日本維新の会共同代表の橋下徹大阪市長が、旧日本軍の慰安婦は「必要だった」と述べたことは女性の人権を否定する暴言だ。政党代表としての認識欠如と責任を厳しく問わねばならない。
橋下氏は戦時中には軍の規律を維持し、兵士たちに休息を与える慰安婦制度は必要だったという見解を示した。こういう主張だ。
従軍慰安婦制度は各国にあったが、日本だけが非難される。慰安婦を集めるのに、日本が国家として暴行、脅迫して拉致したという証拠は見つかっていない。韓国などの宣伝により、欧米社会では「日本はレイプ国家」のように見られている−。

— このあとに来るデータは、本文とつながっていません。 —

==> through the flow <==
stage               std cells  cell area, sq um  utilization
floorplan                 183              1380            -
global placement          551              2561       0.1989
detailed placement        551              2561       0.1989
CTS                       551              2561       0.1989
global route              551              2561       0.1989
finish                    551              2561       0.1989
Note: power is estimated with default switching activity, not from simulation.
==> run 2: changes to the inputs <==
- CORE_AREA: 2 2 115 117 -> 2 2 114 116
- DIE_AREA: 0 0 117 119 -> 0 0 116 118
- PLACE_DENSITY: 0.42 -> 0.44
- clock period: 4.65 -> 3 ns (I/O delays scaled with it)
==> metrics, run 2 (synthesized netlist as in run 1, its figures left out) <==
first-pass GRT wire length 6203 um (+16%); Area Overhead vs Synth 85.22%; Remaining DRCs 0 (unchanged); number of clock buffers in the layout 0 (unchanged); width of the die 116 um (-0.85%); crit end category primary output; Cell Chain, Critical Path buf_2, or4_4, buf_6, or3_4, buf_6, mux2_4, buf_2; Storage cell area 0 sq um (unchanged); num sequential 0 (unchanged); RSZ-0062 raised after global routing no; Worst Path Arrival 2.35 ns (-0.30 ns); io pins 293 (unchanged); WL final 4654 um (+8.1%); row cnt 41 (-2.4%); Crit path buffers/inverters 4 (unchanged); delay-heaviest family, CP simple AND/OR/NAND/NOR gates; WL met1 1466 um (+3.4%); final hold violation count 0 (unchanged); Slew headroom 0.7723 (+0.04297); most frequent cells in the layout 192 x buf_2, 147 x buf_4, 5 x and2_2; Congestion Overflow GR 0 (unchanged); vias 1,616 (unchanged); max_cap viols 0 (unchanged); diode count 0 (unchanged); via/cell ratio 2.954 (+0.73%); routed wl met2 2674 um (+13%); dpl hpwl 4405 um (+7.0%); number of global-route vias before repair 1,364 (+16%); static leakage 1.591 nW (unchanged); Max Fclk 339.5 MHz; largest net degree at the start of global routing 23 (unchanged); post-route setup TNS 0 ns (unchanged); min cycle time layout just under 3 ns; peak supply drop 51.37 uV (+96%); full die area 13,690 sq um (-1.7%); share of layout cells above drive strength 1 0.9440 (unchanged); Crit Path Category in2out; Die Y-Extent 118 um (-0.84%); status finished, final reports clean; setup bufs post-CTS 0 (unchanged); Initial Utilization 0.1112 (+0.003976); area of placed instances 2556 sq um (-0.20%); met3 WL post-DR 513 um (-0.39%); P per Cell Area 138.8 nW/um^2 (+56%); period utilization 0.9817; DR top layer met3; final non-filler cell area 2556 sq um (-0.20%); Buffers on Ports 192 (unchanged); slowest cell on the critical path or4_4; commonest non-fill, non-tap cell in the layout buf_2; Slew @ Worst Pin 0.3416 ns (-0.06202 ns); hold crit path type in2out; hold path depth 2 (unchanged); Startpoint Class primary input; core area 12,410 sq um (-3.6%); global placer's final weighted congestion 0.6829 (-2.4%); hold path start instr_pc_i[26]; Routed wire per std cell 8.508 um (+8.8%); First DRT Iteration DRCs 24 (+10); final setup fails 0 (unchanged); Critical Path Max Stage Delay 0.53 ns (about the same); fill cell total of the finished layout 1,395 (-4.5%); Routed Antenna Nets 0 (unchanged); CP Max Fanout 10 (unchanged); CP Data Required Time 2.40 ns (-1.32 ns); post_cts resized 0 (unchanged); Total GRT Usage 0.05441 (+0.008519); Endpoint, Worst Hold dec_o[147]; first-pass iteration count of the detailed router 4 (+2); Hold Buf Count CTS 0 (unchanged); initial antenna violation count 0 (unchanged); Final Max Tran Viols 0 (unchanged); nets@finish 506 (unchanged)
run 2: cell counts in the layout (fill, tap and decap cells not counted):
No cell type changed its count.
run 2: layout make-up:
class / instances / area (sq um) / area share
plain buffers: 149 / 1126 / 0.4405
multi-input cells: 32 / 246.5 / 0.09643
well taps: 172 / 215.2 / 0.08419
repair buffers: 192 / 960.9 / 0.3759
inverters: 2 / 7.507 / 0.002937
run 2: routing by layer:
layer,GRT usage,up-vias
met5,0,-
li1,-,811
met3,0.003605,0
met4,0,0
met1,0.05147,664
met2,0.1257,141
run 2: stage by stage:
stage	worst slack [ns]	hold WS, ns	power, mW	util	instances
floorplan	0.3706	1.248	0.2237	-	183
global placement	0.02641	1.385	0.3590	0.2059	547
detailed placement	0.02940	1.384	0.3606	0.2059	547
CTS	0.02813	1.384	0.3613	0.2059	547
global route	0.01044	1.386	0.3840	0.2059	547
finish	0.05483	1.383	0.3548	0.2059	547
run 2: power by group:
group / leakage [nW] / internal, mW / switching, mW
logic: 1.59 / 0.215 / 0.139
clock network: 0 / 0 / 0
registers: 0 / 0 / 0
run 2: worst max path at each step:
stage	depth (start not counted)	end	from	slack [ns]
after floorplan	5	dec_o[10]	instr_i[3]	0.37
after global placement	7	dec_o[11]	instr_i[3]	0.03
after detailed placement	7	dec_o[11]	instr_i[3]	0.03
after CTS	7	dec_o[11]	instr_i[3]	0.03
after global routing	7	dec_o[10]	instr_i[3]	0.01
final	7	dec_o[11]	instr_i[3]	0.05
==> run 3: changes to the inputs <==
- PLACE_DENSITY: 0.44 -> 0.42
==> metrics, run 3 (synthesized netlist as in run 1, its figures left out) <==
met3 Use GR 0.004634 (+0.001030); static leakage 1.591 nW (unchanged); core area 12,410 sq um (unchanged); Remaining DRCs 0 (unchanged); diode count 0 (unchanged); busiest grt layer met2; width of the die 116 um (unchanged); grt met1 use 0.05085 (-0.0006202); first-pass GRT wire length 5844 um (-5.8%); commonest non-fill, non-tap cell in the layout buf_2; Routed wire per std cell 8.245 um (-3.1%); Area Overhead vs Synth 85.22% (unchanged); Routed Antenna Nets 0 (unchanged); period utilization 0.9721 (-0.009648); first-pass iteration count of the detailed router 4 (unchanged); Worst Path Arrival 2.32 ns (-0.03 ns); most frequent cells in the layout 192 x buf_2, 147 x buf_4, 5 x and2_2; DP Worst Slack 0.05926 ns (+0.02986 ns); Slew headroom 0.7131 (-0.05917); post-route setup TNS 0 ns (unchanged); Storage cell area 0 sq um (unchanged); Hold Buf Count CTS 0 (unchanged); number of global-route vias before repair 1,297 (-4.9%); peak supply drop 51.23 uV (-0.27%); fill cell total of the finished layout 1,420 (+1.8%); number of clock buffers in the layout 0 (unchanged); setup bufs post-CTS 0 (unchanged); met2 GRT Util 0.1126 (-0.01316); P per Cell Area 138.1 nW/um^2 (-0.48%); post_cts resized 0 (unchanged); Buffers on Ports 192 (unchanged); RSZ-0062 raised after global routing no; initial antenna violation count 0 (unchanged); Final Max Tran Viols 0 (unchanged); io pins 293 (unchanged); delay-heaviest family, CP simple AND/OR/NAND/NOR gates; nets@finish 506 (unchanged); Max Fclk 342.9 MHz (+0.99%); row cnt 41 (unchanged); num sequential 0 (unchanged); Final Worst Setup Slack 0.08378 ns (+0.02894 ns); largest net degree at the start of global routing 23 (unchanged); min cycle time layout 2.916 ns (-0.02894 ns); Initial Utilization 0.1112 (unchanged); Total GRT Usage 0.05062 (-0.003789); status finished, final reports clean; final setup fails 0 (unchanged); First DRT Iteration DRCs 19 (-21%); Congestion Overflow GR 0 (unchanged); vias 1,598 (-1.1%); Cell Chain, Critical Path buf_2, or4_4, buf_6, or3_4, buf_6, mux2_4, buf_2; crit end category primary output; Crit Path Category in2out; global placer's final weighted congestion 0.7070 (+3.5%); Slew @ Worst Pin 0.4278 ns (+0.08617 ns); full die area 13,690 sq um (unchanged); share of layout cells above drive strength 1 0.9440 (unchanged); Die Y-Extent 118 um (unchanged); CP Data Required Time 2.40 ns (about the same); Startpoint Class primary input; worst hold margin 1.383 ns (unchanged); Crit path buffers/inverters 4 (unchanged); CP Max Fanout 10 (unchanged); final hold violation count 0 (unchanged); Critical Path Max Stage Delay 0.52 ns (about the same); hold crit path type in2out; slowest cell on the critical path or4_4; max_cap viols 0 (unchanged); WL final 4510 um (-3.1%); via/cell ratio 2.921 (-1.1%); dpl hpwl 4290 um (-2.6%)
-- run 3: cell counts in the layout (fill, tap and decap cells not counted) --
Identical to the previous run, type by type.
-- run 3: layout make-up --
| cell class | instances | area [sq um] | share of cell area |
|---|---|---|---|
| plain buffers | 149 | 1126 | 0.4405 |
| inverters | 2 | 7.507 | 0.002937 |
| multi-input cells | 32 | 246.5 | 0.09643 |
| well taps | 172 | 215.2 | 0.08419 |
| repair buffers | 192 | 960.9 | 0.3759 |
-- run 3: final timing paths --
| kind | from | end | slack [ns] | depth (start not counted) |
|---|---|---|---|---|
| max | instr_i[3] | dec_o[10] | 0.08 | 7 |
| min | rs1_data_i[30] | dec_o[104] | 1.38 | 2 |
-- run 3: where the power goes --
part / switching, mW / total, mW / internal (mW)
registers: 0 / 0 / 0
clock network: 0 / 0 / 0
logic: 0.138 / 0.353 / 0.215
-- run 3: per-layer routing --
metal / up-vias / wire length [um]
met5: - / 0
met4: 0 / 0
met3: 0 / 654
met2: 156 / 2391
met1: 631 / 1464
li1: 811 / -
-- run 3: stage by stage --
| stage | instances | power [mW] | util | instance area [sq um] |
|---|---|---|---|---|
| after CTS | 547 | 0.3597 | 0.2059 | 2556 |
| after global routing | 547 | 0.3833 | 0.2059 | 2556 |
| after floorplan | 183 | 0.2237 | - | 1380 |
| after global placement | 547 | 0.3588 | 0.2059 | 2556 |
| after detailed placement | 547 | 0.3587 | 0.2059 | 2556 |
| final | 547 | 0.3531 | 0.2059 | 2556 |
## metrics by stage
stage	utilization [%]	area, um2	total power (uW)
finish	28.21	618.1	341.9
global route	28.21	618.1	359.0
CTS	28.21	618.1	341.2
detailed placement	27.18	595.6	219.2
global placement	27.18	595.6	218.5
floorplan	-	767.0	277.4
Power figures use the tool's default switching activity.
File: config.mk
export PLATFORM = sky130hd
export DESIGN_NAME = stream_reader_flat
export DESIGN_NICKNAME = d
export VERILOG_FILES = /design/src/common/playback_pkg.sv /design/src/common/sample_ram_if.sv /design/src/playback/stream_reader.sv /design/src/flat_wrapper.sv
export SDC_FILE = /design/constraint.sdc
export NUM_CORES = 1
export LEC_CHECK = 0
export ABC_AREA = 1
export BUFFER_PORTS_ARGS = -buffer_cell sky130_fd_sc_hd__buf_2
export CAP_MARGIN = 20
export CORE_ASPECT_RATIO = 1.4
export CORE_MARGIN = 5
export CORE_UTILIZATION = 40
export CTS_CLUSTER_SIZE = 25
export DETAILED_ROUTE_END_ITERATION = 6
export PLACE_DENSITY = 0.78
export SETUP_SLACK_MARGIN = 0.4
export SYNTH_ARGS = -nofsm -noshare
export SYNTH_HDL_FRONTEND = slang
export SYNTH_SLANG_ARGS = --single-unit
File: constraint.sdc
create_clock -name aclk -period 2 [get_ports aclk]
set_clock_uncertainty 0.1 [all_clocks]
set_input_delay 0.2 -clock aclk [delete_from_list [all_inputs] [get_ports aclk]]
set_output_delay 0.2 -clock aclk [all_outputs]
set_load 0.02 [all_outputs]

戦時中ならどこでも起きたことだ、と抗弁するが、米国で奴隷制度を当時の基準なら正しかったと言うのと同じではないか。国連の諸会議では女性に対する性暴力の根絶を目指す動きが活発で、国際社会から強い反発を招くだろう。
話はさらに脱線した。沖縄で米軍司令官と会い、「海兵隊の性欲をコントロールするために、風俗業を活用した方がよい」とまで発言した。
太平洋戦争末期、沖縄には日本兵のための慰安所が置かれ、日本人や朝鮮人女性が集められた。沖縄は戦後も朝鮮戦争、ベトナム戦争の出撃基地になった。今も米兵による性被害は続く。
橋下氏の発言は過去の戦争を反省して平和を構築する、被害者の苦しみを受け止め語り継ぐという普遍的な価値観に完全に逆行するものだ。沖縄が置かれた現実に無神経であり、軍隊の暴力性にも関心がないようにみえる。
日本政府は一九九三年、当時の河野洋平官房長官の談話で、従軍慰安婦問題への旧日本軍の関与を認めて、謝罪し反省を表明した。慰安所は中国から東南アジアまで広範囲に存在し、旧軍が管理や慰安婦らの移送に関与したことは国内外の証言で確認されている。
日本は民間募金と政府も出資した「アジア女性基金」をつくり、元慰安婦への謝罪と償いに取り組んだ。韓国とはまだ議論が続いているという事実を、国際社会に対し地道に説明する必要があろう。
政府、自民党からは橋下発言への批判が相次いだが、党内では慰安婦制度への旧軍の関与を否定する声がある。韓国、中国との関係修復のためにも、安倍晋三首相は閣僚や党幹部に対し、歴史認識も含めて慎重な発言を徹底させるべきだ。